To test if detection works for you, run the detection_demo.py script. The default image path is kite.jpg, so you should see detections on this image:

If we compared results with the original YOLOv3 model, I would say that it performs much worse. In my YouTube tutorial, I ran this tiny model on video. It receives around 34 FPS on Nvidia 1080TI, that's around 70% faster than big brother. But detection accuracy is much worse, so before using it, you should decide that you need speed (YOLOv3-Tiny) or accuracy (YOLOv3).

Train custom YOLOv3-Tiny model:

Now, as well as we did for the YOLOv3 model, the best way to test if custom model training works, train it on my already prepared Mnist dataset. If you want to train it on a custom dataset, you can check my previous tutorial.

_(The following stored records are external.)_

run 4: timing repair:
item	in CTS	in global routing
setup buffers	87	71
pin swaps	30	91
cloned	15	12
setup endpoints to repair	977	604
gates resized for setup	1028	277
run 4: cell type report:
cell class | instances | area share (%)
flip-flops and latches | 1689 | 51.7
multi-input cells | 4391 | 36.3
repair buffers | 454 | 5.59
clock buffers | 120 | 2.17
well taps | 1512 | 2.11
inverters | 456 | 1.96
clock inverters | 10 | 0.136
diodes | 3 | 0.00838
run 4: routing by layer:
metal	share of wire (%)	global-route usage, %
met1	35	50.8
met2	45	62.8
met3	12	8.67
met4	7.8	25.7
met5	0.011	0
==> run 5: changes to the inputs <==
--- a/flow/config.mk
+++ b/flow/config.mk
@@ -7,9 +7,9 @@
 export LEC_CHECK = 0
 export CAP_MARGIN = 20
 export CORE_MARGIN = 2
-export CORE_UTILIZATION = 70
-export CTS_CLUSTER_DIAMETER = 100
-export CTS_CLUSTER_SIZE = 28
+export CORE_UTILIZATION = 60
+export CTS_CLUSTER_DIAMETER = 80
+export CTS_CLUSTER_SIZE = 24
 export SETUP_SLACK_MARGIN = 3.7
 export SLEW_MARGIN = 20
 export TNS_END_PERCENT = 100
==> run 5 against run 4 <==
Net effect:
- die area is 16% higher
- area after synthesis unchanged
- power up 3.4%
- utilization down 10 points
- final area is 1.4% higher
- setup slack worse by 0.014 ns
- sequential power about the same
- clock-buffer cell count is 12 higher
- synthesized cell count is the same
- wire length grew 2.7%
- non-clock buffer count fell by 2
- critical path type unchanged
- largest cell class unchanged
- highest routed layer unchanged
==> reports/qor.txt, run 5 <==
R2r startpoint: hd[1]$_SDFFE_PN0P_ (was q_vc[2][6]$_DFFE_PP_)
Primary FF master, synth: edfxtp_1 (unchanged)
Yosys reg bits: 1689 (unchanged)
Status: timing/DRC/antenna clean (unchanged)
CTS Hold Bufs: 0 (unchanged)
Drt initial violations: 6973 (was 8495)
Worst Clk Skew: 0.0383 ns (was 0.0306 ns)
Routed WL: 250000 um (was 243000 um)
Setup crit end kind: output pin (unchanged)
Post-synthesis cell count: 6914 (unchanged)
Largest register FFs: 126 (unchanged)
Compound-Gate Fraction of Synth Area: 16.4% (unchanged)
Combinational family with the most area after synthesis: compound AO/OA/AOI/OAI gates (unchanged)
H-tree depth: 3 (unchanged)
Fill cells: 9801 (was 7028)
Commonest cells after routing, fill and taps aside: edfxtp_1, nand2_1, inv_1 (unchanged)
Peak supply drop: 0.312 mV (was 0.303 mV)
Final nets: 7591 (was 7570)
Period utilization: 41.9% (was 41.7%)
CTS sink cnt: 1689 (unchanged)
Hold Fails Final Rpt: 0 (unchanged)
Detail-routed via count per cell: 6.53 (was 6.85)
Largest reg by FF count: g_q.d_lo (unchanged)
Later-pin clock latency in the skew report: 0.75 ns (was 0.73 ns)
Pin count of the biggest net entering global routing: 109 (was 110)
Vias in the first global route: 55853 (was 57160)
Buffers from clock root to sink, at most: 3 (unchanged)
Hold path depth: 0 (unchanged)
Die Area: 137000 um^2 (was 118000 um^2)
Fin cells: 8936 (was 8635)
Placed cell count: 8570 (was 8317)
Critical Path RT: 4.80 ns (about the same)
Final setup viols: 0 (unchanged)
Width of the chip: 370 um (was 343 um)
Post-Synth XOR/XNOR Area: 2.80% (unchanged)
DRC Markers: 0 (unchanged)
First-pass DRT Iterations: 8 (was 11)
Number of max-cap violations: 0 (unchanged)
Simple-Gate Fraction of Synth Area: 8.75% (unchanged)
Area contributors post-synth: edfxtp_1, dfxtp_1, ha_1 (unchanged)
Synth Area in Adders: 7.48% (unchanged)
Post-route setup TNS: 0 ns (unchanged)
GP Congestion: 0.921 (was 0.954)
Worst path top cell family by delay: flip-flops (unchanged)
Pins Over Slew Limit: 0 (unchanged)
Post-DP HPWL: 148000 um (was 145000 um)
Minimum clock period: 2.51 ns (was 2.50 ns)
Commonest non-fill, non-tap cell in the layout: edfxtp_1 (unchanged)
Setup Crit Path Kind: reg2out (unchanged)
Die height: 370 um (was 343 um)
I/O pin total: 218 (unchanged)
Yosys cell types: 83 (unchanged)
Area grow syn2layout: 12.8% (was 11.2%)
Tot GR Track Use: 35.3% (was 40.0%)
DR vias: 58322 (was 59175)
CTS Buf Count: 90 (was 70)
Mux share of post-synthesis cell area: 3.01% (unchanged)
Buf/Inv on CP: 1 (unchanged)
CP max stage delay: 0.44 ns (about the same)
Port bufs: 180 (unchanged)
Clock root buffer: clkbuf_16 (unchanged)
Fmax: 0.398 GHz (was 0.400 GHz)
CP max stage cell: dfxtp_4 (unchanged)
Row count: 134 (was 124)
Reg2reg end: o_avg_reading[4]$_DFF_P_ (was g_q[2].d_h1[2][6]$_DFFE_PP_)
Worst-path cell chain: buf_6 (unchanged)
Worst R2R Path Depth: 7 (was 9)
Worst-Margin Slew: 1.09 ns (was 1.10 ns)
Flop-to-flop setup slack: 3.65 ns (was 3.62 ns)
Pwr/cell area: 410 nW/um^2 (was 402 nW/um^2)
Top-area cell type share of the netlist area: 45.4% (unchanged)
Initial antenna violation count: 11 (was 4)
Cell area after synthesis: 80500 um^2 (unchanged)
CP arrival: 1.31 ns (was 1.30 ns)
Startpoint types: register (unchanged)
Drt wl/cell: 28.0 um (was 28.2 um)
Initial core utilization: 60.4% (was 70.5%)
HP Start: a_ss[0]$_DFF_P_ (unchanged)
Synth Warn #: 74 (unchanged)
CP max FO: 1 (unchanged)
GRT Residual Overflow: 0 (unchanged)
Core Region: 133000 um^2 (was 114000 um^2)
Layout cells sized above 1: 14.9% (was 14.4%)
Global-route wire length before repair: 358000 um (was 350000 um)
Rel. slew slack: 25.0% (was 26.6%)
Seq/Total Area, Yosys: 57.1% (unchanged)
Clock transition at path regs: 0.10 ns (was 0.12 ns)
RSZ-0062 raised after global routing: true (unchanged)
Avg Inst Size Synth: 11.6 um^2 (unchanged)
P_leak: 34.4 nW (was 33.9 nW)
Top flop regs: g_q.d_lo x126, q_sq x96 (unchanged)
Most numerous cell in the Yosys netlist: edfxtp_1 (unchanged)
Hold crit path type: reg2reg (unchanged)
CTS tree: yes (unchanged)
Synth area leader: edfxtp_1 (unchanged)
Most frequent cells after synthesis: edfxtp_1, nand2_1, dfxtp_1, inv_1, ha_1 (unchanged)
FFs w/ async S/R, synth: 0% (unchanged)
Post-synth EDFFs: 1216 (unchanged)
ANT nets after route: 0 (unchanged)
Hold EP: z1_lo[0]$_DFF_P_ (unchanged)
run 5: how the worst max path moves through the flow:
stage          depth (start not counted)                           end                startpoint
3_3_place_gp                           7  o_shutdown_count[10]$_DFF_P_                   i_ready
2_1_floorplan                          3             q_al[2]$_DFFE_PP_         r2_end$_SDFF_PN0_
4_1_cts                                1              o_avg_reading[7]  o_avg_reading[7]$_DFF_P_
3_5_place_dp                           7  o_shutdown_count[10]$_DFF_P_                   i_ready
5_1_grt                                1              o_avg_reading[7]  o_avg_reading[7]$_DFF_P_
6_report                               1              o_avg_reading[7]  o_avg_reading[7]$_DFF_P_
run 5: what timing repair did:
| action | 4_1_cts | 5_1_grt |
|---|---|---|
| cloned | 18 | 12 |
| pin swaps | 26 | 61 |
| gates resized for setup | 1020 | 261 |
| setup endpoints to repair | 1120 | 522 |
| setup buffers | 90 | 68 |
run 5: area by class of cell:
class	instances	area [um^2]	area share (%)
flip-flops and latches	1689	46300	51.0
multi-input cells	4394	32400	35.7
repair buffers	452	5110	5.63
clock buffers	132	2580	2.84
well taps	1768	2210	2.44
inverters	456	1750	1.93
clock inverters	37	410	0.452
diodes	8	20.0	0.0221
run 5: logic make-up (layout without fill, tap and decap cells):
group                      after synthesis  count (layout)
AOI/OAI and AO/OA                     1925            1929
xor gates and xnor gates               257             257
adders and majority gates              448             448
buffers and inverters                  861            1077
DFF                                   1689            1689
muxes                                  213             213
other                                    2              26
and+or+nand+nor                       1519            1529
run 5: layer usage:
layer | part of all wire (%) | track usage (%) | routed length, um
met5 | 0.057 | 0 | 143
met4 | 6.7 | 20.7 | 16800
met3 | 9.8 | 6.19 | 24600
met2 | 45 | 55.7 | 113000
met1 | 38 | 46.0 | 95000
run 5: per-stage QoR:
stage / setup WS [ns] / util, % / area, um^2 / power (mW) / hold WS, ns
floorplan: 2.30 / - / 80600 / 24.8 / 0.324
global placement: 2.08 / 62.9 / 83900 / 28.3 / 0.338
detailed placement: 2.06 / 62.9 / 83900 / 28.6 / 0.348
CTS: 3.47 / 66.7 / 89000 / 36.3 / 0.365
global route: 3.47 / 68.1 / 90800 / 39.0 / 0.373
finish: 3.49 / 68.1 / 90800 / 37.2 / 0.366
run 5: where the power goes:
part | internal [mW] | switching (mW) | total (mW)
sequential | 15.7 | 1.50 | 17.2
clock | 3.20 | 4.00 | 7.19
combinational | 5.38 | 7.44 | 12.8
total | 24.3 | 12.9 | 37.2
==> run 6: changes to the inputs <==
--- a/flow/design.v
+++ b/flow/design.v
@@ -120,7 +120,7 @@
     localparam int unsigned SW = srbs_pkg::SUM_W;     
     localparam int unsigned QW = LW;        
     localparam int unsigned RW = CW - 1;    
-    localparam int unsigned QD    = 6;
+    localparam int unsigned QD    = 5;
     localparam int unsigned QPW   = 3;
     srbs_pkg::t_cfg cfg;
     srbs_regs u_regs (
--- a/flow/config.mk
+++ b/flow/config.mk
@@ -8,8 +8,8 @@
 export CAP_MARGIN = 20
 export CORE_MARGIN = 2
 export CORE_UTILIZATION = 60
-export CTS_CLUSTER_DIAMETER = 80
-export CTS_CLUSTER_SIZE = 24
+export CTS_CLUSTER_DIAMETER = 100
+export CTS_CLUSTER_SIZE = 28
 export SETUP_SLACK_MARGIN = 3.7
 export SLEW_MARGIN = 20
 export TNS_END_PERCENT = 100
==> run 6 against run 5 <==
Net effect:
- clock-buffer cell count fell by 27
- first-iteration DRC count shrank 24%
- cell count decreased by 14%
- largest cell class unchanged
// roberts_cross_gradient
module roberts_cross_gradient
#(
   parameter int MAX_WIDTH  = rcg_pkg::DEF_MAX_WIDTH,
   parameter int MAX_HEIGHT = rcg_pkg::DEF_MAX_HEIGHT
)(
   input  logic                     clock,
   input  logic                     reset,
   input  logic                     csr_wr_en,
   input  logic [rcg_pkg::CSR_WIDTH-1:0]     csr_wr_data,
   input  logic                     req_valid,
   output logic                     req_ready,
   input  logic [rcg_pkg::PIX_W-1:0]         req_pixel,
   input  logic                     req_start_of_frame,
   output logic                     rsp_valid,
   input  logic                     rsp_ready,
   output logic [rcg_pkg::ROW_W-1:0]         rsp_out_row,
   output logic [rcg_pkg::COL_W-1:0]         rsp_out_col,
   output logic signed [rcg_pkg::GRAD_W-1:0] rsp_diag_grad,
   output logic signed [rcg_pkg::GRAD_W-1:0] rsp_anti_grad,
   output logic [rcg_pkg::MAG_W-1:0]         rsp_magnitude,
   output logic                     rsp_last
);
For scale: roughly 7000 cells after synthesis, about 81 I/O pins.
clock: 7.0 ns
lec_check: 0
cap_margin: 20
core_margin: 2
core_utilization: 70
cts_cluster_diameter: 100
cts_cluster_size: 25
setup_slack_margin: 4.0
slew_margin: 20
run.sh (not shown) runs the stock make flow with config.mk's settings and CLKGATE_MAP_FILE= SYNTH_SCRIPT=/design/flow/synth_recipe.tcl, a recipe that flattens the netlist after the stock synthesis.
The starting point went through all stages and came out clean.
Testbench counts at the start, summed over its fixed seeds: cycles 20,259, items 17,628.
Background: an optimization exercise with open tools, aiming at small area, a short achievable clock period and few clock cycles. Do not read the settings as production practice. No run shown here included a check of the RTL's function; only the layout flow was run. No activity file was given, so power comes from the tool's default toggle rates.

==> design/flow/design.v <==
package wpp_pkg;
    localparam int MAX_WORD_LEN_DEF  = 8;
    localparam int MAX_DOC_CHARS_DEF = 65536;
    localparam int CH_W      = 8;
    localparam int CFG_W     = 64;
    localparam int CFG_IDX_W = 2;
    localparam int LEN_CFG_W = 4;
    localparam int DIST_W    = 18;
    localparam int QUEUE_DEPTH = 2;
    typedef enum logic [CFG_IDX_W-1:0] {
        CFG_FIRST_WORD,
        CFG_FIRST_LEN,
        CFG_SECOND_WORD,
        CFG_SECOND_LEN
    } t_cfg_idx;
    localparam logic [CH_W-1:0] CH_SPACE   = 8'h20;
    localparam logic [CH_W-1:0] CH_PERIOD  = 8'h2E;
    localparam logic [CH_W-1:0] CH_COMMA   = 8'h2C;
    localparam logic [CH_W-1:0] CH_LOWER_A = 8'h61;
    localparam logic [CH_W-1:0] CH_LOWER_Z = 8'h7A;
    localparam logic [CH_W-1:0] CASE_STEP  = 8'h20;
    typedef struct packed {
        logic close_a;        
        logic hit_a_first;
        logic hit_a_second;
        logic last;           
        logic hit_b_first;
        logic hit_b_second;
    } t_close_ctl;
    function automatic logic [CH_W-1:0] fold_case(input logic [CH_W-1:0] c);
        fold_case = (c >= CH_LOWER_A && c <= CH_LOWER_Z) ? c - CASE_STEP : c;
    endfunction
    function automatic logic is_delim(input logic [CH_W-1:0] c);
        is_delim = (c == CH_SPACE) || (c == CH_PERIOD) || (c == CH_COMMA);
    endfunction
endpackage
module wpp_front (
    input  logic [wpp_pkg::CH_W-1:0] i_ch,
    input  logic [wpp_pkg::CH_W-1:0] i_tgt,
    output logic                     o_eq
);
    logic t_letter;
    assign t_letter = (i_tgt[7:5] == 3'b010 || i_tgt[7:5] == 3'b011) &&
                      (i_tgt[4:0] != 5'd0) && (i_tgt[4:0] <= 5'd26);
    assign o_eq = (i_ch[7:6] == i_tgt[7:6]) && (i_ch[4:0] == i_tgt[4:0]) &&
                  ((i_ch[5] == i_tgt[5]) || t_letter);
endmodule
module wpp_back (
    input  logic        i_m1,        
    input  logic        i_m2,        
    input  logic [3:0]  i_len,       
    input  logic [3:0]  i_l1,        
    input  logic [3:0]  i_l2,        
    input  logic [17:0] i_mid,       
    input  logic        i_any,       
    input  logic        i_last_t,    
    input  logic [17:0] i_last_mid,  
    input  logic        i_found,     
    input  logic [17:0] i_best,      
    output logic        o_hit,       
    output logic        o_hit_t,     
    output logic        o_found,
    output logic [17:0] o_best
);
    logic        hit1, hit2, cand_v, take;
    logic [17:0] cand;
    assign hit1    = i_m1 && (i_len == i_l1);
    assign hit2    = !hit1 && i_m2 && (i_len == i_l2);
    assign o_hit   = hit1 || hit2;
    assign o_hit_t = hit2;
    assign cand_v  = o_hit && i_any && (i_last_t != hit2);
    logic [19:0] csa_a, csa_b, csa_c, csa_s, csa_k, csa_w;
    assign csa_a = {2'b00, i_last_mid};
    assign csa_b = {2'b00, i_best};
    assign csa_c = ~{2'b00, i_mid};
    assign csa_s = csa_a ^ csa_b ^ csa_c;
    assign csa_k = (csa_a & csa_b) | (csa_a & csa_c) | (csa_b & csa_c);
    assign csa_w = csa_s + {csa_k[18:0], 1'b1};
    assign cand  = i_mid - i_last_mid;
    assign take    = cand_v && (!i_found || !csa_w[19]);
    assign o_best  = take ? cand : i_best;
    assign o_found = i_found || cand_v;
endmodule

When you have cloned the GitHub repository, you should see the "mnist" folder containing mnist images. From their images, we create mnist training data with the following command: python mnist/make_data.py.

This make_data.py script creates training and testing images in a suitable format. Also, this makes an annotation file.

The yolov3/configs.py file is already configured for mnist training, but you need to change these settings to train the Tiny model.

Now, you can train and evaluate your YOLOv3-Tiny model:

python train.py

tensorboard --logdir=log

After my model finished the training, in Tensorboard I saw the following results:

These were quite lovely results, but only because mnist is quite a simple dataset. As well, while training the YOLOv3 model, I used to train for 30 epochs. A tiny model was required to train it for 100 epochs. This means that we need to train a tiny model for more epochs than the original one.

Our new custom model is saved in the checkpoints folder as yolov3_custom_tiny. To check how detection works on our mnist custom detector, run detect_mnist.py script with yolov3_custom_tiny weights. I ran this script and received the following results:

From the results, we can see that for mnist custom, Tiny detection works quite accurately, but this may be only because it's quite a simple dataset. If you would like to train and run a detector for the custom YOLOv3-Tiny model on different datasets, check my previous tutorial to show how to prepare it for training.

Conclusion:

I haven't tested to train a tiny custom model on different custom datasets than mnist, but if it worked on mnist, I don't see why it shouldn't work on a different dataset. In code, I made a workaround (ANCHORS AND STRIDES) to use the YOLOv3-Tiny model because it's used much fewer times than the original one, and I didn't want to invest a lot of time to do massive code changes because this requires a lot of time. Maybe in the future, I will make changes that we won't need a workaround. Now you can test this code on low-end devices. If you find any mistakes in code or you have a suggestion on how to improve it, don't hesitate to make a pull request on GitHub!

If you need more accuracy from the Tiny model, on Google, you can find many articles with modified versions and what strategies people use to make it better. But this wasn't the goal of this tutorial.

Thanks for reading, and see you in the next part.